Activity ▸
Only the lines below starting at the one that contains "the next one" and ending at the one that contains "default: cmd_o = '0;" are to be reproduced, exactly and with both ends kept.

Saved data entries:
File: src/sv/assert_macros.svh
// Assertion macros for the descriptor ring queue.
// Included by files that carry concurrent checks; no other dependencies.
`ifndef ASSERT_MACROS_SVH
`define ASSERT_MACROS_SVH

`ifndef NO_ASSERTIONS
// Property must hold on every clock edge outside reset.
`define DRQ_ASSERT(name, clk, rst_n, prop, msg) \
  name: assert property (@(posedge clk) disable iff (!rst_n) (prop)) else $error(msg);
// Property must never hold outside reset.
`define DRQ_ASSERT_NEVER(name, clk, rst_n, prop, msg) \
  name: assert property (@(posedge clk) disable iff (!rst_n) !(prop)) else $error(msg);
`else
`define DRQ_ASSERT(name, clk, rst_n, prop, msg)
`define DRQ_ASSERT_NEVER(name, clk, rst_n, prop, msg)
`endif

`endif

File: src/sv/drq_pkg.sv
// Shared types, constants and helpers for the descriptor ring queue.
// No dependencies; used by the controller, datapath and top level.
`default_nettype none

package drq_pkg;

  // Ring storage
  localparam int DEPTH  = 32;
  localparam int IDX_W  = $clog2(DEPTH);
  localparam int LG_W   = 4;
  localparam int CFG_W  = 3;
  localparam int SLOT_W = 5;
  localparam int CNT_W  = 6;
  localparam int PTR_W  = 32;

  localparam logic [CFG_W-1:0] CFG_RESET = 3'd5;
  localparam logic [CNT_W-1:0] CNT_MAX   = {CNT_W{1'b1}};

  typedef enum logic [1:0] {
    OP_PUT    = 2'd0,
    OP_GET    = 2'd1,
    OP_GLANCE = 2'd2,
    OP_FIND   = 2'd3
  } opcode_e;

  typedef enum logic [1:0] {
    ST_IDLE,
    ST_EXEC,
    ST_WAIT,
    ST_SCAN
  } state_e;

  // Memory read address source
  typedef enum logic [1:0] {
    RD_NONE,
    RD_HEAD,
    RD_FIRST,
    RD_NEXT
  } rd_sel_e;

  // Result register load source
  typedef enum logic [1:0] {
    RES_NONE,
    RES_PUT,
    RES_MEM,
    RES_FAIL
  } res_sel_e;

  typedef struct packed {
    logic [63:0] mirror_addr;
    logic [63:0] label;
    logic [31:0] command;
    logic [31:0] vf_number;
    logic [63:0] bus_addr;
    logic [31:0] seq;
  } desc_t;

  typedef struct packed {
    logic     latch;
    logic     write;
    rd_sel_e  rd_sel;
    res_sel_e res_sel;
    logic     bump_wr;
    logic     bump_rd;
  } ctrl_cmd_t;

  typedef struct packed {
    opcode_e op;
    logic    full;
    logic    empty;
    logic    match;
    logic    scan_last;
  } ctrl_status_t;

  // Capacity log2 clamped to 1..log2(DEPTH)
  function automatic logic [LG_W-1:0] clamp_lg(input logic [CFG_W-1:0] cfg);
    logic [LG_W-1:0] ext;
    ext = {{(LG_W-CFG_W){1'b0}}, cfg};
    if (ext == '0) begin
      return LG_W'(1);
    end else if (ext > LG_W'(IDX_W)) begin
      return LG_W'(IDX_W);
    end
    return ext;
  endfunction

  // Ring slot mapped onto the result field width
  function automatic logic [SLOT_W-1:0] slot_field(input logic [IDX_W-1:0] idx);
    logic [SLOT_W+IDX_W-1:0] ext;
    ext = {{SLOT_W{1'b0}}, idx};
    return ext[SLOT_W-1:0];
  endfunction

  // Occupancy, saturated to the field width
  function automatic logic [CNT_W-1:0] count_field(input logic [PTR_W-1:0] diff);
    if (diff > PTR_W'(CNT_MAX)) begin
      return CNT_MAX;
    end
    return diff[CNT_W-1:0];
  endfunction

endpackage

`default_nettype wire

File: src/sv/drq_ctrl.sv
// Controller state machine for the descriptor ring queue.
// Depends on drq_pkg; drives datapath commands from datapath status.
`default_nettype none

module drq_ctrl (
  input  logic                  clk_i,
  input  logic                  rst_ni,
  input  logic                  start_i,
  input  drq_pkg::ctrl_status_t status_i,
  output drq_pkg::ctrl_cmd_t    cmd_o,
  output logic                  busy_o
);
  import drq_pkg::*;

  state_e state_q, state_d;

  // State register
  always_ff @(posedge clk_i or negedge rst_ni) begin
    if (!rst_ni) begin
      state_q <= ST_IDLE;
    end else begin
      state_q <= state_d;
    end
  end

  // Next state
  always_comb begin
    state_d = state_q;
    unique case (state_q)
      ST_IDLE: begin
        if (start_i) state_d = ST_EXEC;
      end
      ST_EXEC: begin
        unique case (status_i.op)
          OP_PUT:           state_d = ST_IDLE;
          OP_GET, OP_GLANCE: state_d = status_i.empty ? ST_IDLE : ST_WAIT;
          OP_FIND:          state_d = ST_SCAN;
          default:          state_d = ST_IDLE;
        endcase
      end
      ST_WAIT: begin
        state_d = ST_IDLE;
      end
      ST_SCAN: begin
        if (status_i.match || status_i.scan_last) state_d = ST_IDLE;
      end
      default: state_d = ST_IDLE;
    endcase
  end

  // Command outputs
  always_comb begin
    cmd_o         = '0;
    cmd_o.rd_sel  = RD_NONE;
    cmd_o.res_sel = RES_NONE;
    busy_o        = (state_q != ST_IDLE);
    unique case (state_q)
      ST_IDLE: begin
        cmd_o.latch = start_i;
      end
      ST_EXEC: begin
        unique case (status_i.op)
          OP_PUT: begin
            if (status_i.full) begin
              cmd_o.res_sel = RES_FAIL;
            end else begin
              cmd_o.write   = 1'b1;
              cmd_o.bump_wr = 1'b1;
              cmd_o.res_sel = RES_PUT;
            end
          end
          OP_GET, OP_GLANCE: begin
            if (status_i.empty) begin
              cmd_o.res_sel = RES_FAIL;
            end else begin
              cmd_o.rd_sel = RD_HEAD;
            end
          end
          OP_FIND: begin
            cmd_o.rd_sel = RD_FIRST;
          end
          default: cmd_o.res_sel = RES_FAIL;
        endcase
      end
      ST_WAIT: begin
        cmd_o.res_sel = RES_MEM;
        cmd_o.bump_rd = (status_i.op == OP_GET);
      end
      ST_SCAN: begin
        // Compare the slot fetched last cycle; finish on a match or at the last slot, else fetch the next one
        if (status_i.match) begin
          cmd_o.res_sel = RES_MEM;
        end else if (status_i.scan_last) begin
          cmd_o.res_sel = RES_FAIL;
        end else begin
          cmd_o.rd_sel = RD_NEXT;
        end
      end
      default: cmd_o = '0;
    endcase
  end

endmodule

`default_nettype wire

File: config.mk
export PLATFORM = sky130hd
export DESIGN_NAME = drq_ctrl
export DESIGN_NICKNAME = d
export VERILOG_FILES = /design/src/sv/assert_macros.svh /design/src/sv/drq_pkg.sv /design/src/sv/drq_ctrl.sv
export SDC_FILE = /design/constraint.sdc
export NUM_CORES = 1
export LEC_CHECK = 0
export CAP_MARGIN = 30
export CORE_AREA = 2 2 39 41
export DETAILED_ROUTE_END_ITERATION = 8
export DIE_AREA = 0 0 41 43
export DONT_BUFFER_PORTS = 1
export GPL_ROUTABILITY_DRIVEN = 0
export HOLD_SLACK_MARGIN = 0.15
export PLACE_DENSITY = 0.41
export SYNTH_ARGS = -nofsm -noshare
export SYNTH_HDL_FRONTEND = slang
export SYNTH_SLANG_ARGS = --single-unit
File: constraint.sdc
create_clock -name clk_i -period 3.1 [get_ports clk_i]
set_input_delay 0.62 -clock clk_i [delete_from_list [all_inputs] [get_ports clk_i]]
set_output_delay 0.62 -clock clk_i [all_outputs]
set_load 0.03 [all_outputs]
# Word level (Yosys, flattened, before mapping)
# Cells that the tools add are included.
# word_totals
regBits	2
latchBits	0
ram_bits	0
mem_bits_ro	0
elab_cells	36
mem_count	0
# classes
n_addsub	0
multipliers	0
div	0
n_lt_le_gt_ge	0
n_eq_ne	8
n_shift	0
muxes	21
bitwise_logic	0
reduce_logical	6
# ops
cell	n
$mux 2	9
$pmux 2 s2	3
$pmux 2 s3	2
$eq 2x2->1 const B	4
$pmux 2 s4	1
$mux 1	6
$eq 2x1->1 const B	2
$logic_not 2->1	2
$ne 2x2->1 const B	2
$reduce_and 2->1	1
$reduce_bool 2->1	1
$reduce_or 2->1	1
$logic_or 1x1->1	1

# Logic depth before layout (Yosys ltp)
# logic_depth
ltp_word	4
ltp_mapped	5

# Least setup slack after synthesis
# No wires, ideal clock.
# synth_timing
kind	input port to output port
from	in status_i[5] (netlist bit)
to	out cmd_o[6] (netlist bit)
t_arrival_ps	1791
slack_ps	689
path_stages	4
path_cell_list	inv_1 ha_1 nor4b_2 buf_4
# synth_rtl
item	line_no	rtl
from (decl)	drq_ctrl.sv:9	input drq_pkg::ctrl_status_t status_i,
to (decl)	drq_ctrl.sv:10	output drq_pkg::ctrl_cmd_t cmd_o,

==> out/results.ini <==
[run_status]
status = complete, no violations

[grt]
grt_pass1_vias = 273
grt_util_all_layers_pct = 9.739
grt_pass1_wl_mm = 1.117
grt_antenna_before_repair = 0
gr-total-overflow = 0
grt_max_degree = 10

[yosys]
synth_common_cells = ha_1 (4), inv_1 (4), a21oi_1 (3), nand2_1 (3), nor2_1 (3)
synth_area_um2 = 295.3
synth_edf_count = 0
yosysUniqueCellTypes = 20
ys_async_sr_fraction_pct = 100.0
synth_flop_cell = dfrtp_1
yosysTopAreaCell = dfrtp_1
ys_warn_count = 0
synthCells = 35
synthTopCellsByArea = dfrtp_1 (17%), ha_1 (17%), nor3b_4 (6.4%), o41ai_2 (5.5%), a21oi_1 (5.1%)
synth_top_area_share_pct = 16.95
syn_area_per_cell_um2 = 8.437
syn_nets = 48
synth_seq_area_share_pct = 16.95
synth-seq-cells = 2

[sta]
setup_viol = 0
relSlewSlack_pct = 62.40
finalSetupTns_ns = 0
period_needed_ns = 2.174
final_max_slew_viol_count = 0
fin_crit_sh_pct = 70.13
skew_ns = 0.002189
fmax_ghz = 0.4600
hold_violations = 0
worst_slew_pin_slew_ns = 0.5620
grt_setup_unrepaired = false

[clocking]
cts_buffers = 3
cts-resized-gates = 0
clockBufferDepth = 2
hold_buffers = 1
insertion_delay_ns = 0.23
post_cts_buffers = 0
root_buffer = clkbuf_4
clkSlewWorstSetupHoldPaths_ns = 0.03
cts_tree = built
cts-htree-levels = 1
clock-sinks = 2

[finish]
stdcell_count = 55
regMostFlops = state_q
n_antenna_cell = 0
largest_reg_flops = 2
layout-drive-gt1-share_pct = 28.21
final_nets = 54
top_regs = state_q: 2 flops
final_area_um2 = 344.1
area_delta_synth_final_pct = 16.53

[drt]
dr.pass1.iters = 4
via_count = 270
vias_per_cell = 4.909
routed_wl_um = 705
remaining_drc_errors = 0
drt-initial-drc-count = 3
avgRoutedWirePerCell_um = 12.82
ant_nets = 0

[setup_path]
cp-start-kind = primary input
end_kind = primary output
worst-setup-path-type = primary input to primary output
cp.required_ns = 2.48
rrSetupSlack_ns = 2.00
arrival_ns = 1.55
crit_fanout = 4

[placement]
dpl_cell_area_um2 = 311.5
dp_cells = 51
io_buffer_count = 0
dpl.hpwl_um = 551.3

[floorplanning]
io_pins = 18
die_width_um = 41
core_area_um2 = 1384
row_count = 14
die_height_um = 43
initial_core_util_pct = 21.34
die_area_um2 = 1763

[run]
maxCapViolations = 0

[power]
ir_drop_mv = 0.09821
power_per_cell_area_nw_per_um2 = 469.6
total_leakage_power_nw = 0.1644

[worst_hold_path]
hold_class = primary input to register

## kinds of logic (layout without fill, tap and decap cells)
family | count (synthesis) | in the layout | share of synthesized area, %
and+or+nand+nor | 12 | 12 | 28.81
AOI/OAI and AO/OA | 9 | 9 | 21.19
buffers and inverters | 7 | 11 | 12.71
adders and majority gates | 4 | 4 | 16.95
DFF | 2 | 2 | 16.95
muxes | 1 | 1 | 3.390
## metrics by stage
stage / setup slack [ns] / hold slack, ns / total power [mW] / utilization [%]
after CTS: 0.9342 / 0.5988 / 0.1646 / 24.86
after detailed placement: 0.9338 / 0.3245 / 0.1005 / 22.51
final: 0.9261 / 0.5986 / 0.1616 / 24.86
after global placement: 0.9484 / 0.3245 / 0.1003 / 22.51
after global routing: 0.8634 / 0.6261 / 0.1714 / 24.86
after floorplan: 0.6888 / 0.3244 / 0.09446 / -
## path summary, 6_finish.rpt
path | from | to | cells after the start
worst max-delay path | status_i[5] | cmd_o[3] | 5
worst min-delay path | start_i | state_q[0] | 2
worst max register to register | state_q[1] | state_q[1] | 3
worst min register to register | state_q[0] | state_q[1] | 2
max in group asynchronous | rst_ni | state_q[1] | 1
min in group asynchronous | rst_ni | state_q[0] | 1
## routing by layer
metal	part of all wire, %	global-route usage, %	wire length (um)	vias up
li1	-	-	-	131
met1	45	12.54	314	122
met2	42	11.56	296	15
met3	11	3.141	76	2
met4	2.7	10.00	19	0
met5	0	0	0	-
## layout by cell type, fill, tap and decap left out, types with 2 or more instances in the layout
cell type,netlist,routed
buf_4,1,2
a21oi_1,3,3
nand2_1,3,3
ha_1,4,4
nor2_1,3,3
clkbuf_4,0,3
and3_2,2,2
dfrtp_1,2,2
inv_1,4,4
o21ai_0,2,2
## critical path, stage by stage
cell     delay [ns]
inv_1          0.03
ha_1           0.33
a22oi_1        0.10
nor3_1         0.16
o21a_1         0.31
## layout make-up
| class | count | area [um^2] |
|---|---|---|
| well taps | 16 | 20.02 |
| flip-flops and latches | 2 | 50.05 |
| fillers | 159 | 1040 |
| multi-input cells | 26 | 207.7 |
| repair buffers | 3 | 25.02 |
| inverters | 5 | 18.77 |
| clock buffers | 3 | 22.52 |
## power breakdown
part / switching, mW / internal (mW)
Combinational: 0.0443 / 0.0197
Clock: 0.0171 / 0.0429
Sequential: 0.00758 / 0.0299
Note: power is estimated with default switching activity, not from simulation.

Answer to the exercise ▸
        // Compare the slot fetched last cycle; finish on a match or at the last slot, else fetch the next one
        if (status_i.match) begin
          cmd_o.res_sel = RES_MEM;
        end else if (status_i.scan_last) begin
          cmd_o.res_sel = RES_FAIL;
        end else begin
          cmd_o.rd_sel = RD_NEXT;
        end
      end
      default: cmd_o = '0;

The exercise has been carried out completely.